Single molecular analysis of the interaction between DNA and chitosan

Abstract

Chitosan is a widely used potential agent for gene therapy, however its condensing process of DNA is not yet fully understood. In this paper, the process is studied by atomic force microscopy (AFM) and single molecular magnetic tweezers (MT), providing direct dynamic insights into the formation of DNA–condensate complex. The results indicate that the polymer architecture is strongly dependent on the charge ratio of chitosan to DNA (k), and pH value of the solution.
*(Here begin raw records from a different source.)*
==> src/rtl/utim64_irq_sched.sv <==
// Interrupt scheduler for the four user-timer comparator lines.
// Edge capture, masking, fixed/round-robin arbitration, valid/ack handshake.
module utim64_irq_sched (
  input  logic       iTIMER_CLOCK,
  input  logic       inRESET,
  input  logic [3:0] iIRQ,
  input  logic [3:0] iMASK,
  input  logic       iRR_MODE,
  output logic       oIRQ_VALID,
  output logic [1:0] oIRQ_NUM,
  input  logic       iIRQ_ACK,
  output logic [3:0] oPENDING,
  output logic [3:0] oOVERFLOW,
  input  logic       iOVF_CLEAR
);

  localparam logic [0:0] IDLE     = 1'b0;
  localparam logic [0:0] WAIT_ACK = 1'b1;

  logic [0:0] state_q, state_d;
  logic [3:0] prev_q;
  logic [3:0] pend_q, pend_d;
  logic [3:0] ovf_q, ovf_d;
  logic [1:0] num_q, num_d;
  logic [1:0] last_q, last_d;

  logic [3:0] edge_v;
  logic [3:0] clr;
  logic [3:0] cand;
  logic       ack_ok;
  logic [1:0] win;
  logic [1:0] idx;

  assign edge_v = iIRQ & ~prev_q;
  assign ack_ok = (state_q == WAIT_ACK) & iIRQ_ACK;
  assign clr    = ack_ok ? (4'b0001 << num_q) : 4'b0000;
  assign cand   = pend_q & ~iMASK;

  // Descending scans so the highest-priority hit is assigned last.
  always_comb begin
    win = 2'd0;
    idx = 2'd0;
    if (!iRR_MODE) begin
      for (int i = 3; i >= 0; i--) begin
        if (cand[i]) win = 2'(i);
      end
    end else begin
      for (int i = 4; i >= 1; i--) begin
        idx = last_q + 2'(i);
        if (cand[idx]) win = idx;
      end
    end
  end

  always_comb begin
    pend_d  = (pend_q & ~clr) | edge_v;
    ovf_d   = (iOVF_CLEAR ? 4'b0000 : ovf_q)
            | (edge_v & pend_q & ~clr);
    state_d = state_q;
    num_d   = num_q;
    last_d  = last_q;
    unique case (state_q)
      IDLE: begin
        if (cand != 4'b0000) begin
          num_d   = win;
          state_d = WAIT_ACK;
        end
      end
      WAIT_ACK: begin
        if (iIRQ_ACK) begin
          last_d  = num_q;
          state_d = IDLE;
        end
      end
      default: state_d = IDLE;
    endcase
  end

  always_ff @(posedge iTIMER_CLOCK or negedge inRESET) begin
    if (!inRESET) begin
      state_q <= IDLE;
      prev_q  <= 4'b0000;
      pend_q  <= 4'b0000;
      ovf_q   <= 4'b0000;
      num_q   <= 2'd0;
      last_q  <= 2'd3;
    end else begin
      state_q <= state_d;
      prev_q  <= iIRQ;
      pend_q  <= pend_d;
      ovf_q   <= ovf_d;
      num_q   <= num_d;
      last_q  <= last_d;
    end
  end

  assign oIRQ_VALID = (state_q == WAIT_ACK);
  assign oIRQ_NUM   = num_q;
  assign oPENDING   = pend_q;
  assign oOVERFLOW  = ovf_q;

endmodule
===== config.mk =====
export PLATFORM = sky130hd
export DESIGN_NAME = iter_divider_flat
export DESIGN_NICKNAME = d
export VERILOG_FILES = /design/src/rtl/iter_divider_pkg.sv /design/src/rtl/iter_divider_if.sv /design/src/rtl/iter_divider_trial_sub.sv /design/src/rtl/iter_divider.sv /design/src/flat_wrapper.sv
export SDC_FILE = /design/constraint.sdc
export NUM_CORES = 1
export LEC_CHECK = 0
export ABC_AREA = 0
export ABC_CLOCK_PERIOD_IN_PS = 6500
export BUFFER_PORTS_ARGS = -buffer_cell sky130_fd_sc_hd__buf_2
export CAP_MARGIN = 20
export CORE_ASPECT_RATIO = 1.4
export CORE_MARGIN = 5
export CORE_UTILIZATION = 60
export CTS_CLUSTER_SIZE = 12
export DETAILED_ROUTE_END_ITERATION = 12
export MAX_ROUTING_LAYER = met4
export PLACE_DENSITY = 0.84
export SLEW_MARGIN = 5
export SYNTH_ARGS = -nofsm -noshare
export SYNTH_HDL_FRONTEND = slang
export SYNTH_SLANG_ARGS = --single-unit

===== constraint.sdc =====
create_clock -name clk -period 6.5 [get_ports clk]
set_input_delay 1.625 -clock clk [delete_from_list [all_inputs] [get_ports clk]]
set_output_delay 1.625 -clock clk [all_outputs]
set_load 0.01 [all_outputs]
File: src/rtl/conv_pkg.sv
// Shared types and helpers for the convolution MAC sequencer.
// IDLE wait start | CLEAR zero MAC | TAP feed KLEN taps | DRAIN MAC latency | OUT hold result | FIN done pulse
package conv_pkg;

    localparam int DW_DEF = 8;
    localparam int AW_DEF = 32;

    typedef enum logic [2:0] {
        ST_IDLE  = 3'd0,
        ST_CLEAR = 3'd1,
        ST_TAP   = 3'd2,
        ST_DRAIN = 3'd3,
        ST_OUT   = 3'd4,
        ST_FIN   = 3'd5
    } state_t;

    function automatic int idx_w(input int n);
        return (n <= 2) ? 1 : $clog2(n);
    endfunction

endpackage

File: src/rtl/conv_buf.sv
// Register array with synchronous write and asynchronous read; cleared on reset.
module conv_buf
    import conv_pkg::*;
#(
    parameter int  DEPTH = 8,
    parameter int  DW    = DW_DEF,
    localparam int AW    = idx_w(DEPTH)
)(
    input  logic          clk,
    input  logic          reset,
    input  logic          we,
    input  logic [AW-1:0] waddr,
    input  logic [DW-1:0] wdata,
    input  logic [AW-1:0] raddr,
    output logic [DW-1:0] rdata
);

    logic [DW-1:0] mem_q [DEPTH];
    logic [DW-1:0] mem_d [DEPTH];

    always_comb begin
        mem_d = mem_q;
        if (we && (int'(waddr) < DEPTH))
            mem_d[waddr] = wdata;
    end

    always_ff @(posedge clk or posedge reset) begin
        if (reset) begin
            for (int i = 0; i < DEPTH; i++)
                mem_q[i] <= '0;
        end else begin
            mem_q <= mem_d;
        end
    end

    assign rdata = (int'(raddr) < DEPTH) ? mem_q[raddr] : '0;

endmodule

File: src/rtl/conv_mac_sequencer.sv
// Walks the convolution index space, drives an external MAC and streams one result per output sample.
// Build option CONV_VALID_ONLY_EN restricts output to fully-overlapped samples n = KLEN-1..sig_len-1.
module conv_mac_sequencer
    import conv_pkg::*;
#(
    parameter int  KLEN    = 8,
    parameter int  SLEN    = 64,
    parameter int  DW      = DW_DEF,
    parameter int  AW      = AW_DEF,
    parameter int  MAC_LAT = 1,
    localparam int SAW     = idx_w(SLEN),
    localparam int KAW     = idx_w(KLEN),
    localparam int LW      = SAW + 1,
    localparam int NW      = idx_w(SLEN + KLEN) + 1,
    localparam int DLW     = idx_w(MAC_LAT)
)(
    input  logic           clk,
    input  logic           reset,
    input  logic           s_wr_en,
    input  logic [SAW-1:0] s_wr_addr,
    input  logic [DW-1:0]  s_wr_data,
    input  logic           k_wr_en,
    input  logic [KAW-1:0] k_wr_addr,
    input  logic [DW-1:0]  k_wr_data,
    input  logic [LW-1:0]  sig_len,
    input  logic           start,
    output logic [DW-1:0]  mac_x,
    output logic [DW-1:0]  mac_y,
    output logic           accum_reset,
    input  logic [AW-1:0]  mac_acc,
    output logic           out_valid,
    input  logic           out_ready,
    output logic [AW-1:0]  out_data,
    output logic           busy,
    output logic           done
);

    state_t         state_q, state_d;
    logic [NW-1:0]  n_q, n_d, nlast_q, nlast_d;
    logic [KAW-1:0] k_q, k_d;
    logic [DLW-1:0] dcnt_q, dcnt_d;
    logic [LW-1:0]  len_q, len_d;
    logic           empty_q, empty_d;
    logic [DW-1:0]  x_q, x_d, y_q, y_d;
    logic           ar_q, ar_d, ov_q, ov_d, busy_q, busy_d, done_q, done_d;
    logic [AW-1:0]  od_q, od_d;

    logic [LW-1:0]    len_c;
    logic [NW-1:0]    nfirst_c, nlast_c;
    logic             none_c;
    logic signed [NW:0] sidx;
    logic             in_rng;
    logic [DW-1:0]    s_rdata, k_rdata;

    conv_buf #(.DEPTH(SLEN), .DW(DW)) u_sbuf (
        .clk(clk), .reset(reset), .we(s_wr_en && !busy_q), .waddr(s_wr_addr),
        .wdata(s_wr_data), .raddr(sidx[SAW-1:0]), .rdata(s_rdata)
    );

    conv_buf #(.DEPTH(KLEN), .DW(DW)) u_kbuf (
        .clk(clk), .reset(reset), .we(k_wr_en && !busy_q), .waddr(k_wr_addr),
        .wdata(k_wr_data), .raddr(k_d), .rdata(k_rdata)
    );

    always_comb begin
        len_c = (sig_len > LW'(SLEN)) ? LW'(SLEN) : sig_len;
`ifdef CONV_VALID_ONLY_EN
        none_c   = (NW'(len_c) < NW'(KLEN));
        nfirst_c = NW'(KLEN - 1);
        nlast_c  = NW'(len_c) - NW'(1);
`else
        none_c   = (len_c == '0);
        nfirst_c = '0;
        nlast_c  = NW'(len_c) + NW'(KLEN) - NW'(2);
`endif
    end

    always_comb begin
        state_d = state_q;
        n_d     = n_q;
        nlast_d = nlast_q;
        k_d     = k_q;
        dcnt_d  = dcnt_q;
        len_d   = len_q;
        empty_d = empty_q;
        od_d    = od_q;
        case (state_q)
            ST_IDLE, ST_FIN: begin
                state_d = ST_IDLE;
                if (start) begin
                    len_d   = len_c;
                    n_d     = nfirst_c;
                    nlast_d = nlast_c;
                    empty_d = none_c;
                    k_d     = '0;
                    dcnt_d  = '0;
                    // An empty block still spends one busy cycle before its done pulse
                    state_d = none_c ? ST_DRAIN : ST_CLEAR;
                end
            end
            ST_CLEAR: begin
                state_d = ST_TAP;
                k_d     = '0;
            end
            ST_TAP: begin
                if (k_q == KAW'(KLEN - 1)) begin
                    state_d = ST_DRAIN;
                    dcnt_d  = DLW'(MAC_LAT - 1);
                end else begin
                    k_d = k_q + KAW'(1);
                end
            end
            ST_DRAIN: begin
                if (dcnt_q == '0) begin
                    if (empty_q) begin
                        state_d = ST_FIN;
                    end else begin
                        state_d = ST_OUT;
                        od_d    = mac_acc;
                    end
                end else begin
                    dcnt_d = dcnt_q - DLW'(1);
                end
            end
            ST_OUT: begin
                if (out_ready) begin
                    if (n_q == nlast_q) begin
                        state_d = ST_FIN;
                    end else begin
                        n_d     = n_q + NW'(1);
                        state_d = ST_CLEAR;
                    end
                end
            end
            default: state_d = ST_IDLE;
        endcase

        // Sample index n-k may be negative or past the block end; both read as zero
        sidx   = $signed({1'b0, n_q}) - $signed({{(NW + 1 - KAW){1'b0}}, k_d});
        in_rng = !sidx[NW] && (sidx[NW-1:0] < NW'(len_q));

        x_d    = (state_d == ST_TAP && in_rng) ? s_rdata : '0;
        y_d    = (state_d == ST_TAP) ? k_rdata : '0;
        ar_d   = (state_d == ST_CLEAR);
        ov_d   = (state_d == ST_OUT);
        busy_d = (state_d != ST_IDLE) && (state_d != ST_FIN);
        done_d = (state_d == ST_FIN);
    end

    always_ff @(posedge clk or posedge reset) begin
        if (reset) begin
            state_q <= ST_IDLE;
            n_q     <= '0;
            nlast_q <= '0;
            k_q     <= '0;
            dcnt_q  <= '0;
            len_q   <= '0;
            empty_q <= 1'b0;
            x_q     <= '0;
            y_q     <= '0;
            ar_q    <= 1'b0;
            ov_q    <= 1'b0;
            od_q    <= '0;
            busy_q  <= 1'b0;
            done_q  <= 1'b0;
        end else begin
            state_q <= state_d;
            n_q     <= n_d;
            nlast_q <= nlast_d;
            k_q     <= k_d;
            dcnt_q  <= dcnt_d;
            len_q   <= len_d;
            empty_q <= empty_d;
            x_q     <= x_d;
            y_q     <= y_d;
            ar_q    <= ar_d;
            ov_q    <= ov_d;
            od_q    <= od_d;
            busy_q  <= busy_d;
            done_q  <= done_d;
        end
    end

    assign mac_x       = x_q;
    assign mac_y       = y_q;
    assign accum_reset = ar_q;
    assign out_valid   = ov_q;
    assign out_data    = od_q;
    assign busy        = busy_q;
    assign done        = done_q;

endmodule

File: config.mk
export PLATFORM = sky130hd
export DESIGN_NAME = conv_mac_sequencer
export DESIGN_NICKNAME = d
export VERILOG_FILES = /design/src/rtl/conv_pkg.sv /design/src/rtl/conv_buf.sv /design/src/rtl/conv_mac_sequencer.sv
export SDC_FILE = /design/constraint.sdc
export NUM_CORES = 1
export LEC_CHECK = 0
export ABC_AREA = 1
export CAP_MARGIN = 30
export CORE_ASPECT_RATIO = 1.2
export CORE_MARGIN = 3
export CORE_UTILIZATION = 44
export CTS_BUF_LIST = sky130_fd_sc_hd__clkbuf_8
export DETAILED_ROUTE_END_ITERATION = 6
export MAX_ROUTING_LAYER = met4
export PLACE_DENSITY = 0.71
export SYNTH_ARGS = -nofsm -noshare
export SYNTH_HDL_FRONTEND = slang
export SYNTH_HIERARCHICAL = 1
export SYNTH_SLANG_ARGS = --single-unit
File: constraint.sdc
create_clock -name clk -period 26 [get_ports clk]
set_input_delay 5.2 -clock clk [delete_from_list [all_inputs] [get_ports clk]]
set_output_delay 5.2 -clock clk [all_outputs]
set_load 0.005 [all_outputs]
# Word level (Yosys, flattened, before mapping)
# Index checks and enable logic that the tools add are counted.
dict set report totals {
  out_inout_bits 52
  regBits 659
  input_bits 70
  elab_cells 175
}
dict set report classes {
  n_lt_le_gt_ge 8
  mux 34
  n_eq_ne 16
  n_reduce_logical 19
  n_bitwise 6
  add_sub_neg 6
}
# operator n
set op_table {}
lappend op_table {{$bwmux 512} 1}
lappend op_table {{$mux 8} 11}
lappend op_table {{$bwmux 64} 1}
lappend op_table {{$bmux 8 s6} 1}
lappend op_table {{$demux 8 s6} 1}
lappend op_table {{$bmux 8 s3} 1}
lappend op_table {{$demux 8 s3} 1}
lappend op_table {{$mux 3} 6}
lappend op_table {{$pmux 8 s2} 1}
lappend op_table {{$eq 3x3->1 const B} 5}
lappend op_table {{$pmux 3 s5} 1}
lappend op_table {{$ge 7x7->1 const B} 2}
lappend op_table {{$not 6->7} 2}
lappend op_table {{$eq 3x2->1 const B} 3}
lappend op_table {{$pmux 3 s3} 1}
lappend op_table {{$sub 8x3->9} 1}
lappend op_table {{$add 7x4->8 const B} 1}
lappend op_table {{$add 8x1->8 const B} 1}
lappend op_table {{$eq 8x8->1} 1}
lappend op_table {{$ge 4x4->1 const B} 2}
lappend op_table {{$lt 8x7->1} 1}
lappend op_table {{$ne 2x2->1 const B} 4}
lappend op_table {{$not 3->4} 2}
lappend op_table {{$sub 8x2->8 const B} 1}
lappend op_table {{other kinds (22)} 37}

# Longest topological paths before layout
dict set report depth {
  ltp_word 9
  mapped_depth 24
  mapped_depth_nobuf 23
}

# By module
# Netlist, hierarchy kept.
# mod area_per_inst_um2 cells_each instances seq_area_each_um2
set by_module_without_submodules {}
lappend by_module_without_submodules {{conv_buf at u_sbuf} 23408.7 2956 1 12812.3}
lappend by_module_without_submodules {conv_mac_sequencer 3901.2 419 1 2026.9}
lappend by_module_without_submodules {{conv_buf at u_kbuf} 3194.3 440 1 1601.5}

# Worst setup path after synthesis
# OpenSTA, ideal clock, no wires.
dict set report synth_timing {
  kind {in2reg}
  start {input port start}
  end {register x_q[0] (netlist: mac_x[0])}
  t_arrival_ns 7.562
  required_ns 25.929
  n_path_buf 2
  setup_slack_ns 18.366
  path_stages 17
  setup_ns 0.071
  cell_sequence {nor2_1 > nor2_1 > inv_1 > nor2_1 > mux2i_1 > ha_1 > fa_1 > o21ai_0 > xor2_1 > clkbuf_1 > inv_1 > buf_1 > nand3_1 > nand3_1 > nand2_1 > inv_1 > nor2_1}
}
dict set report synth_between {
  elab_chain_len 8
  word_cells_on_any_way 15
  classes_between {add/sub: 1; order compare: 1; eq/ne: 1; mux: 8; bitwise: 1; reduce/logical: 3}
}
# item line_no
set synth_lines {}
lappend synth_lines {{start: declaration} conv_mac_sequencer.sv:26} ;# input logic start,
lappend synth_lines {{$mux 3} conv_mac_sequencer.sv:90} ;# if (start) begin
lappend synth_lines {{$pmux 3 s3} conv_mac_sequencer.sv:87} ;# case (state_q)
lappend synth_lines {{named net k_d[0]} conv_mac_sequencer.sv:40} ;# logic [KAW-1:0] k_q, k_d;
lappend synth_lines {{$sub 8x3->9} conv_mac_sequencer.sv:139} ;# sidx = $signed({1'b0, n_q}) - $signed({{(NW + 1 - KAW){1'b0}}, k_d});
lappend synth_lines {{named net sidx[4]} conv_mac_sequencer.sv:51} ;# logic signed [NW:0] sidx;
lappend synth_lines {{$not 6->7 (not written as such)} conv_buf.sv:36} ;# assign rdata = (int'(raddr) < DEPTH) ? mem_q[raddr] : '0;
lappend synth_lines {{$bmux 8 s6} conv_buf.sv:36}
lappend synth_lines {{$mux 8 (not written as such) (2 in a row)} conv_buf.sv:36}
lappend synth_lines {{named net s_rdata[0]} conv_mac_sequencer.sv:53} ;# logic [DW-1:0] s_rdata, k_rdata;
lappend synth_lines {{$mux 8} conv_mac_sequencer.sv:142} ;# x_d = (state_d == ST_TAP && in_rng) ? s_rdata : '0;
lappend synth_lines {{named net x_d[0]} conv_mac_sequencer.sv:44} ;# logic [DW-1:0] x_q, x_d, y_q, y_d;
lappend synth_lines {{end signal: assignment} conv_mac_sequencer.sv:159} ;# x_q <= '0;
lappend synth_lines {{end signal: assignment} conv_mac_sequencer.sv:174} ;# x_q <= x_d;
lappend synth_lines {{end: declaration} conv_mac_sequencer.sv:44}
# The timed path passes the listed nets, and every way through them passes these cells. The select of a mux whose other input is x is not followed.
# A chain may end at the register's enable or synchronous reset.

# Worst setup path after layout
dict set report layout_timing {
  start {input port start}
  end {register x_q[3] (netlist: mac_x[3])}
}
# The elaborated chain is that of the path after synthesis.

==> impl_metrics.py <==
metrics = {
    "timing": {
        "worst_pin_slew_ps": 1030,
        "final.setup.tns_ps": 0,
        "max_clock_freq_ghz": 0.109,
        "slew_headroom_pct": 31.0,
        "final_min_period_over_clock_period_pct": 35.4,
        "drv_slew": 0,
        "rsz0062_at_grt": "no",
        "whs_ps": 482,
        "period_needed_ps": 9210,
        "finClkSkew_ps": 26.3,
        "hold_viol": 0,
        "setup_viol_count_final": 0,
    },
    "synth": {
        "yosys-top-cells-area": "dfrtp_1 54%, nand2_1 17%, o21ai_0 8.1%, nand3_1 8.0%, clkbuf_1 2.1%",
        "ys_types": 38,
        "synthTopCellsByCount": "1380 x nand2_1, 657 x dfrtp_1, 494 x o21ai_0, 490 x nand3_1, 168 x clkbuf_1",
        "synth_most_common_cell": "nand2_1",
        "synthesis.area_um2": 30500,
        "async_flop_share_pct": 100,
        "synth_enable_flop_cells": 0,
        "synthCells": 3815,
        "synth_seq_cells": 657,
        "avgSynthCellArea_um2": 8.00,
        "synth_nets": 3898,
        "ys_warn_count": 6,
        "yosysTopAreaCell": "dfrtp_1",
        "ys_seq_area_share_pct": 53.9,
        "synth_ff_type": "dfrtp_1",
        "synth_top_area_share_pct": 53.9,
    },
    "placed_design": {
        "io_buffers": 121,
        "hpwlAfterDp_um": 50400,
        "placed_cells": 4628,
        "place.gp.congestion": 0.909,
    },
    "setup_path": {
        "critPathArrivalTime_ps": 9840,
        "path_class": "in -> reg",
        "startpoint_type": "primary input",
        "critical_path_peak_fanout": 105,
        "required_ps": 26630,
        "crit_path_end_kind": "register",
    },
    "clock_network": {
        "ctsHoldBuffers": 0,
        "numCtsBuffers": 106,
        "h-tree-depth": 3,
        "clock_latency_ps": 720,
        "cts_buffer_depth": 3,
        "clk_pin_slew_worst_paths_ps": 60,
        "cts_tree": "done",
        "post-cts-setup-buffers": 0,
        "cts.repair.resized": 0,
        "clock_sinks": 657,
        "cts_root_buffer": "clkbuf_8",
    },
    "power_and_ir_drop": {
        "vdd_drop_max_v": 0.000171,
        "p_leak_nw": 16.2,
        "power_density_nw_per_um2": 136,
    },
    "layout": {
        "layout.cells.non_filler": 4822,
        "nFillCells": 6542,
        "drive_above_1_share_pct": 7.01,
        "ff_latch_area_um2": 16400,
        "multiInputGateArea_um2": 12400,
        "areaGrowthSynthToFinish_pct": 12.8,
        "layout.nets": 3912,
    },
    "grt": {
        "grt_pass1_vias": 24400,
        "gr-total-overflow": 0,
        "grt_max_degree": 172,
        "grt_pass1_wl_um": 135000,
        "grt_use_total_pct": 23.9,
        "antenna_found_initial": 2,
    },
    "route": {
        "vias_per_cell": 5.36,
        "firstDrtPassIters": 6,
        "wl_um": 84500,
        "routedWlPerCell_um": 17.5,
        "first_iter_violations": 2575,
        "ant_nets": 0,
        "vias": 25800,
        "drc_errors": 0,
    },
    "floorplanning": {
        "dieHeight_um": 294,
        "start_util_pct": 44.5,
        "dieArea_um2": 72500,
        "core_um2": 68600,
        "num_rows": 105,
        "chipWidth_um": 246,
        "io_pins": 122,
    },
    "run": {
        "max-cap-violations": 0,
    },
    "worst_hold_path": {
        "hold_path_class": "reg -> reg",
    },
    "outcome": {
        "status": "completed",
    },
}
kinds of logic (layout without fill, tap and decap cells):
family                   after synthesis  count (layout)  share of synthesized area, %
AND/OR/NAND/NOR                     2069            2069                          28.2
other                                  0               2                             0
flip-flops                           657             657                          53.9
XOR/XNOR                              16              16                         0.459
AO/OA/AOI/OAI                        603             603                          9.93
adder cells (fa/ha/maj)               13              13                         0.558
multiplexers                          33              33                          1.21
buffers and inverters                424             520                          5.69
power by group:
group | leakage (nW) | switching [mW] | internal [mW]
Sequential | 8.77 | 0.133 | 1.26
Combinational | 6.13 | 1.65 | 0.735
Clock | 1.28 | 0.416 | 0.497
Total | 16.2 | 2.20 | 2.49
worst max-delay path, cell delays in order:
cell and delay, ps:
clkdlybuf4s50_1 510, nor2_1 90, nor2_1 90, inv_1 70
nor2_1 170, mux2i_4 160, ha_1 430, inv_8 190
inv_8 370, buf_16 370, buf_4 800, nand2_1 100
nand3_1 110, nand3_1 170, nand2_1 180, nand2_1 70
nand3_1 120, nand3_1 100, nand2_1 80, inv_1 40
nor2_1 120
layout by cell type (no fill, tap or decap), types with 2 or more instances in the layout:
cell type	count
diode_2	2
mux2_2	27
dfrtp_1	657
nor3_1	13
buf_4	28
nor4_4	6
xor2_1	8
o21ai_1	4
nor2_4	3
xnor2_1	6
a21oi_1	102
nor3_2	2
nor2_2	12
o21ai_0	494
nor2_1	151
inv_1	184
bufinv_16	3
clkinv_2	12
nand2_2	2
buf_12	2
nand2_1	1380
nand4_1	5
inv_2	18
inv_8	5
nand3_1	490
inv_6	4
buf_16	5
ha_1	12
clkbuf_8	135
clkdlybuf4s50_1	121
mux2_1	5
per-layer routing:
metal | wire length [µm] | part of all wire, % | track usage, % | vias up
met5 | 0 | 0 | - | -
met1 | 35300 | 42 | 30.3 | 12300
li1 | - | - | - | 12400
met2 | 39800 | 47 | 38.2 | 966
met3 | 6040 | 7.2 | 3.94 | 206
met4 | 3390 | 4.0 | 10.1 | 0
path summary, 6_finish.rpt:
path | start | end | slack [ps] | cells past startpoint
min in group asynchronous | reset | u_sbuf/mem_q[144] | 4870 | 2
min | u_sbuf/mem_q[104] | u_sbuf/mem_q[104] | 480 | 2
min reg2reg | u_sbuf/mem_q[104] | u_sbuf/mem_q[104] | 480 | 2
max | start | mac_x[3] | 16790 | 21
max reg2reg | state_q[2] | mac_x[3] | 21000 | 23
max in group asynchronous | reset | u_sbuf/mem_q[292] | 19160 | 4
sequential cells by signal, summed over array words and instances, names as in the netlist, 3 cells and up:
name          flops
n_q               8
out_data         32
u_sbuf/mem_q    512
mac_y             8
mac_x             8
k_q               3
len_q             6
nlast_q           8
u_kbuf/mem_q     64
state_q           3
layout make-up:
class	instances	share of cell area [%]
clock inverters	55	0.992
well taps	909	3.30
clock buffers	135	5.40
repair buffers	157	4.66
diodes	2	0.0145
inverters	173	1.98
flip-flops and latches	657	47.8
multi-input cells	2734	35.9
stage by stage:
step | total power [mW] | util, % | setup slack, ps | cell area, µm²
detailed placement | 3.75 | 46.9 | 16170 | 32200
CTS | 4.68 | 50.1 | 16920 | 34400
finish | 4.69 | 50.2 | 16790 | 34400
global route | 5.04 | 50.2 | 16480 | 34400
global placement | 3.72 | 46.8 | 15660 | 32100
floorplan | 2.98 | - | 6500 | 30500
No activity file was read; power rests on OpenSTA's default activity.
The images of AFM show that the morphology of DNA changes from loose structures to compact ones when the charge ratio increases from 0.2 to 5. When the charge ratio is 4 and the pH changes from 7.4 to 8.5, the unraveling of the DNA–chitosan can be clearly observed. The compaction and unraveling of the DNA–chitosan complex are also analyzed at the single-molecule level using MT. The condensation and decondensation process has a stepwise and continuous stage. The stepwise jumps in the curve may essentially reflect the step-by-step formation of orderly toroids structures. The continuous compaction process may reflect of formation of orderly sphere and rod structures. The pulling curves contain a wide range of step sizes, ranging from tens of nanometers to a few micrometers. This may reflect other intermediate states. It is found that when the charge ratio increases from 2 to 7, the corresponding condensing forces have a linear growth of 0.5 to 4 pN, and the condensing and releasing processes are reversible. Therefore, the dominant factors in DNA condensation induced by chitosan are charge neutralization and the ion correlation effect.